Сотрудники фонда на этих Днях памяти тоже плачут. Плакала Нюта, и я ее хорошо понимала, потому что слушать, как люди, потерявшие самое дорогое в жизни, благодарят за поддержку и помощь, было невыносимо.
Эта благодарность — за то, что их не оставили в одиночестве. «Это очень важно — сделать все, чтобы семьи, столкнувшиеся с болезнью и смертью ребенка, не чувствовали себя оставленными, чтобы они знали, что им есть на кого опереться,— говорит Ирина Черножукова.— Знали, что горевать — это нормально. И что, принимая горе, проживая и разделяя его, все-таки можно разрешить себе мечтать, улыбаться, быть красивыми, жить. Это нормально, это правильно.

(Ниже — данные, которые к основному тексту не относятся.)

===== config.mk =====
export PLATFORM = sky130hd
export DESIGN_NAME = pc_seq
export DESIGN_NICKNAME = d
export VERILOG_FILES = /design/src/rtl/pc_seq.sv
export SDC_FILE = /design/constraint.sdc
export NUM_CORES = 1
export LEC_CHECK = 0
export BUFFER_PORTS_ARGS = -buffer_cell sky130_fd_sc_hd__clkbuf_2
export CAP_MARGIN = 20
export CORE_ASPECT_RATIO = 0.5
export CORE_MARGIN = 1.5
export CORE_UTILIZATION = 40
export CTS_BUF_LIST = sky130_fd_sc_hd__clkbuf_16
export DETAILED_ROUTE_END_ITERATION = 8
export PLACE_DENSITY = 0.58
export SLEW_MARGIN = 20
export SYNTH_ARGS = -nofsm -noshare
export SYNTH_HDL_FRONTEND = slang
export SYNTH_SLANG_ARGS = --single-unit
export TNS_END_PERCENT = 20

===== constraint.sdc =====
create_clock -name clk -period 5.1 [get_ports clk]
set_input_delay 0.765 -clock clk [delete_from_list [all_inputs] [get_ports clk]]
set_output_delay 0.765 -clock clk [all_outputs]
set_load 0.005 [all_outputs]

===== src/rtl/pc_seq.sv =====
module pc_seq #(
  parameter int PC_W    = 13,
  parameter int DEPTH   = 8,
  parameter int IMPL_W  = 12,
  parameter int JMP_W   = 11,
  parameter int DATA_W  = 8,
  parameter int IRQ_VEC = 4
) (
  input  logic              clk,
  input  logic              rst_n,
  input  logic              step,
  input  logic              goto_req,
  input  logic              call_req,
  input  logic              ret_req,
  input  logic              irq_take,
  input  logic              pcl_wr,
  input  logic [JMP_W-1:0]  jmp_tgt,
  input  logic [DATA_W-1:0] pcl_data,
  input  logic [PC_W-DATA_W-1:0] hold_latch,
  output logic [PC_W-1:0]   pc_out,
  output logic [IMPL_W-1:0] fetch_addr
);
  localparam int SP_W  = $clog2(DEPTH);
  localparam int PG_W  = PC_W - JMP_W;
  localparam int PG_LO = JMP_W - DATA_W;

  logic [PC_W-1:0] pc_q, pc_d;
  logic [SP_W-1:0] sp_q;
  logic [PC_W-1:0] stk [DEPTH];

  wire [PC_W-1:0] pc_inc  = pc_q + PC_W'(1);
  wire [PC_W-1:0] jmp_pc  = {hold_latch[PG_LO +: PG_W], jmp_tgt};
  wire [SP_W-1:0] sp_top  = sp_q - SP_W'(1);
  wire            do_push = irq_take | call_req;
  wire            do_pop  = ret_req & ~irq_take & ~call_req & ~goto_req;

  always_comb begin
    pc_d = pc_q;
    if (irq_take)      pc_d = PC_W'(IRQ_VEC);
    else if (call_req) pc_d = jmp_pc;
    else if (goto_req) pc_d = jmp_pc;
    else if (ret_req)  pc_d = stk[sp_top];
    else if (pcl_wr)   pc_d = {hold_latch, pcl_data};
    else if (step)     pc_d = pc_inc;
  end

  always_ff @(posedge clk) begin
    if (!rst_n) begin
      pc_q <= '0;
      sp_q <= '0;
      for (int i = 0; i < DEPTH; i++) stk[i] <= '0;
    end else begin
      pc_q <= pc_d;
      if (do_push) begin
        stk[sp_q] <= pc_inc;
        sp_q      <= sp_q + SP_W'(1);
      end else if (do_pop) begin
        sp_q      <= sp_top;
      end
    end
  end

  assign pc_out     = pc_q;
  assign fetch_addr = pc_q[IMPL_W-1:0];
endmodule


# Word level (Yosys, flattened, before mapping)
# Memory sizes are Yosys's and may differ from the RTL's.
# Index checks and enable logic that the tools add are counted.
# totals
latch_bits,0
rom_bits,0
inputBits,32
memories,1
ramBits,104
register_bits,16
elab_cells,35
output_inout_bits,25
# classes
n_reduce_logical,5
eq_ne,0
muxes,15
div,0
order_cmp,0
bitwise_logic,8
add_sub_neg,3
n_shift,0
mul,0
# memory_table
memory,depth,word_bits,rd,rd_clocked_by_memory_dff,write_ports,line_no,rtl
stk,8,13,1,0,8,29,logic [PC_W-1:0] stk [DEPTH];
# ops
cell,n
$mux W13,6
$add A13 B1 Y13 const B,1
$reduce_or A13 Y1,1
$mux W3,4
$reduce_bool A6 Y1,1
$mux W1,5
$reduce_bool A5 Y1,1
$not A1 Y1,4
$add A3 B1 Y3 const B,1
$and A1 B1 Y1,3
$sub A3 B1 Y3 const B,1
$reduce_bool A2 Y1,1
$reduce_or A2 Y1,1
$or A1 B1 Y1,1

# Longest topological paths before layout
# depth
word_depth,7
ltp_mapped,10
depth_no_buf,7

# Least setup slack after synthesis
# Ideal clock, no wire load.
# synth_path
path_kind,register to register
from,register sp_q[0]
to,"register pc_q[1], in the netlist pc_out[1]"
path_buffers,2
t_required_ns,4.984
synth_period_minus_slack_ns,2.628
slack_ns,2.472
path_stages_with_launch,10
setup_ns,0.116
arrival_ns,2.512
path_cell_list,dfxtp_1 -> buf_2 -> buf_4 -> clkinv_1 -> ha_1 -> xor2_4 -> mux4_2 -> mux2_2 -> a21oi_1 -> nor2_1
# synth_via
elab_chain_cells,5
# synth_rtl
item,line_no,rtl
from (decl),28,logic [SP_W-1:0] sp_q;
from (signal assigned),56,sp_q <= sp_q + SP_W'(1);
from (signal assigned),58,sp_q <= sp_top;
$sub A3 B1 Y3,33,wire [SP_W-1:0] sp_top = sp_q - SP_W'(1);
$mem_v2 Z8 W13,n/a,
$mux W13,42,else if (ret_req) pc_d = stk[sp_top];
$mux W13,41,else if (goto_req) pc_d = jmp_pc;
$mux W13,40,else if (call_req) pc_d = jmp_pc;
to (signal assigned),53,pc_q <= pc_d;
to (decl),27,"logic [PC_W-1:0] pc_q, pc_d;"
# No other way between the ends.
# A chain may end at the register's enable or synchronous reset.

# Worst setup path in the final report
# Same ends and word-level chain as after synthesis.

==> Flow_metrics.wiki <==
{| class="wikitable"
! Metric !! Value
|-
| Postcts setup bufs || 0
|-
| Final setup vio count || 0
|-
| Clock latency of the later-clocked register in the worst-skew pair || 0.41 ns
|-
| Portion of the clock cycle consumed by the worst path in the final layout || 0.6609
|-
| Global placer's final weighted congestion || 0.8468
|-
| Actual transition at the worst max-transition pin || 1.119 ns
|-
| Total power consumption of the routed design || 2.689 mW
|-
| Largest stage delay, worst path || 0.82 ns
|-
| Req. time, crit path || approximately 5.4 ns
|-
| CP max FO || 26
|-
| Antenna diodes || 0
|-
| Wire length per cell after detailed routing || roughly 21 µm
|-
| Reg-to-reg endpoint || pc_out[1]
|-
| CTS H-Tree Depth || 4
|-
| Core area || 0.01389 mm²
|-
| Share of synthesized flip-flops with an asynchronous set or reset || 0
|-
| I/O Pins || 57
|-
| Synth Cell Area || 0.005846 mm²
|-
| Leakage power total || ~2.5 nW
|-
| Instance count of the mapped netlist || 502
|-
| Count of different cell masters after synthesis || 50
|-
| Flop2flop setup slack || 1.73 ns
|-
| Most used DFF post-synth || edfxtp_1
|-
| Number of global-route vias before repair || 3902
|-
| Ratio of total power to cell area || 398.0 mW/mm²
|-
| Number of hold buffers added after CTS || 0
|-
| Unrepaired setup endpoints after global routing || false
|-
| Clock-pin transition on the worst setup and hold timing paths || 0.06 ns
|-
| Number of buffer cells added on primary ports || 56
|-
| Standard-cell row count || 30
|-
| Cell-by-cell trace of the critical path || buf_4, clkinv_1, ha_1, xor2_4, mux4_2, mux2_2, a21oi_1, nor2_1
|-
| Instance count on the critical path || 8
|-
| Top post-synthesis cells by count || nor2_1, edfxtp_1, nand2_1
|-
| Max-cap viol count || 0
|-
| Cell family contributing the most delay on the critical path || multiplexers
|-
| Detailed-router iteration count before antenna repair || 5
|-
| Pin count of the biggest net entering global routing || 27
|-
| Worst Hold Path EP || pc_out[1]
|-
| Endpoint class of the critical path || register
|-
| Number of design-rule violations left by the first detailed-router iteration || roughly 550
|-
| Bufs and invs on worst path || 2
|-
| Worst reg-to-reg path cell count || 8
|-
| Type of the worst setup path || register to register
|-
| Post-DP HPWL || 10530 µm
|-
| Hold depth || 3
|-
| Clock Tree Root || clkbuf_16
|-
| Worst VDD drop || 0.0002576 V
|-
| FF-to-FF Start || sp_q[0]
|-
| Seq/Total Area, Yosys || 0.5890
|-
| First-pass GRT wire length || 24300 µm
|-
| Maximum number of buffers from clock root to sink || 2
|-
| Aggregate negative setup slack || 0 ns
|-
| Type of the most critical hold path || primary input to register
|-
| Proportion of layout cells with a drive suffix above 1 || 0.2192
|-
| Y dimension of the die || approximately 90 µm
|-
| Starting density of the core || 0.4209
|-
| Total of cells resized after clock tree synthesis || 0
|-
| Via count normalized by instance count || 5.700
|-
| Largest cells by area after synthesis || edfxtp_1, nor2_1, mux4_2
|-
| Yosys synthesis warning count || 0
|-
| Growth of design area from synthesis to finish || 15.56%
|-
| Syn_area_per_cell || 11.64 µm²
|-
| Antenna violation net count after detailed routing || 0
|-
| Total Die Area || about 0.015 mm²
|-
| Number of enable-type register cells in the synthesized netlist || 104
|-
| Final setup skew || 0.005373 ns
|-
| Post-layout min period || between 3 and 4 ns
|-
| TritonCTS clock tree || done
|-
| Total overflow reported by the global router || 0
|-
| Top-area cell type share of the netlist area || 0.5342
|-
| Routed vias || 4241
|-
| Post-synthesis net count || 537
|-
| Max Freq || 296.7 MHz
|-
| Die Wd || 174.0 µm
|-
| Global routing usage summed across all routing layers || 0.2188
|-
| Startpoint of the lowest-slack hold path || jmp_tgt[1]
|-
| Count of endpoints failing hold in the final timing report || 0
|-
| Cell taking the most area after synthesis || edfxtp_1
|-
| Final wirelength || approximately 16000 µm
|-
| DRC || 0
|-
| Worst Setup Start Kind || register
|-
| TritonCTS buffer count || 17
|-
| FF+latch count, synth || 120
|-
| Initial antenna violation count || 0
|-
| Nets || 574
|-
| Highest-delay cell along the critical path || xor2_4
|-
| Arr. time, crit path || 3.68 ns
|-
| Count of final max-slew check failures || 0
|-
| # clock sinks || between 100 and 150
|-
| Most common cell in the netlist || nor2_1
|-
| Max transition margin || 0.2490
|-
| Run status || complete, no violations
|}
[layout make-up]
class	count	area, µm²
clock inverters	15	155.1
multi-input cells	335	2162
repair buffers	60	310.3
flip-flops and latches	120	3443
well taps	192	240.2
fillers	1251	7133
clock buffers	17	425.4
inverters	5	18.77
[sequential cells by signal (all words and copies together), names as in the netlist]
register and count:
sp_q 3, pc_out 13, stk 104
[metal layers]
metal,up-vias,track usage,part of all wire
met4,0,0.06034,0.0068
met2,258,0.3058,0.40
li1,1903,-,-
met3,10,0.05799,0.11
met1,2070,0.3326,0.48
met5,-,0,0
[worst reg2reg max path, stage by stage, from the launching register on]
cell and delay, ns:
dfxtp_1 0.31, buf_4 0.34, clkinv_1 0.32, ha_1 0.38, xor2_4 0.82, mux4_2 0.62, mux2_2 0.28, a21oi_1 0.14
nor2_1 0.05
[report_power, final]
part	switching (mW)	internal [mW]	total [mW]
Sequential	0.0336	1.12	1.15
Clock	0.463	0.719	1.18
Combinational	0.223	0.130	0.353
[placed cells by master, fill, tap and decap left out, types with 6 or more instances in the layout]
cell type / count
nor2_1: 125
edfxtp_1: 104
clkbuf_2: 56
nand2_1: 50
nand3_1: 17
mux4_2: 17
clkbuf_16: 17
mux2i_1: 16
dfxtp_1: 16
a21oi_1: 14
o221ai_1: 11
a31oi_1: 8
xnor2_1: 7
xor2_1: 6
nand4_1: 6
o21ai_0: 6
[stage by stage]
step | utilization | std cells | hold slack [ns] | setup slack, ns | area (µm²)
finish | 0.4864 | 744 | 0.6091 | 1.730 | 6755
global route | 0.4864 | 744 | 0.6348 | 1.524 | 6755
CTS | 0.4864 | 744 | 0.6040 | 1.718 | 6755
detailed placement | 0.4446 | 712 | 0.6023 | 1.740 | 6175
global placement | 0.4446 | 712 | 0.6066 | 1.853 | 6175
floorplan | - | 502 | 0.5688 | 2.472 | 5846
[worst max-delay path by stage]
| stage | start | slack [ns] | endpoint |
|---|---|---|---|
| finish | sp_q[0] | 1.73 | pc_out[1] |
| global route | sp_q[0] | 1.52 | pc_out[1] |
| CTS | sp_q[0] | 1.72 | pc_out[1] |
| detailed placement | sp_q[0] | 1.74 | pc_out[1] |
| global placement | sp_q[0] | 1.85 | pc_out[1] |
| floorplan | sp_q[0] | 2.47 | pc_out[1] |
[cells by family after synthesis]
kind of cell,Yosys count,synth area share
buf+inv,47,0.04110
mux,36,0.09867
compound gates,57,0.06806
simple gates,224,0.1697
fa+ha+maj,3,0.006422
xor+xnor,15,0.02697
flops,120,0.5890
Power figures use the tool's default switching activity.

Поэтому наш День памяти — это семейный уикенд, где можно говорить обо всем без страха, что от тебя отмахнутся, выпускать в небо белые шары с именами тех, кто ушел и ради кого нужно продолжать жить».
Опыт общения сотрудников фонда с семьями, которые приезжают на День памяти, говорит о том, как важна людям поддержка специалистов на каждом этапе их сложной жизни с больным ребенком.
Актер Дмитрий Харатьян и участники Дня памяти благотворительного фонда «Вера»
Фото: vk.com/hospicefund/Дарья Глобина
«Но такая помощь должна быть не только благотворительной,— убеждена Ирина Черножукова.— Она должна быть выстроена на уровне государства. Помогая семьям с тяжелобольными детьми — обеспечивая их консультациями специалистов, необходимым медицинским оборудованием, средствами ухода, специальным питанием и многим другим, мы видим, что этой поддержки нужно в сотни раз больше. И потребность в этом больше, чем может осилить даже такой большой фонд, как «Вера». Нужны детские хосписы и выездные службы, обученные медики, которые знают, что такое паллиативная помощь, как снять боль и судороги у ребенка, как настроить аппарат искусственной вентиляции легких дома. Когда врач все это знает, он не боится помогать. А Дни памяти нужно проводить не только в Москве. Тогда родителям не приходилось бы ехать через всю страну, чтобы сделать такой трудный, но такой необходимый шаг после потери ребенка — разрешить себе жить дальше».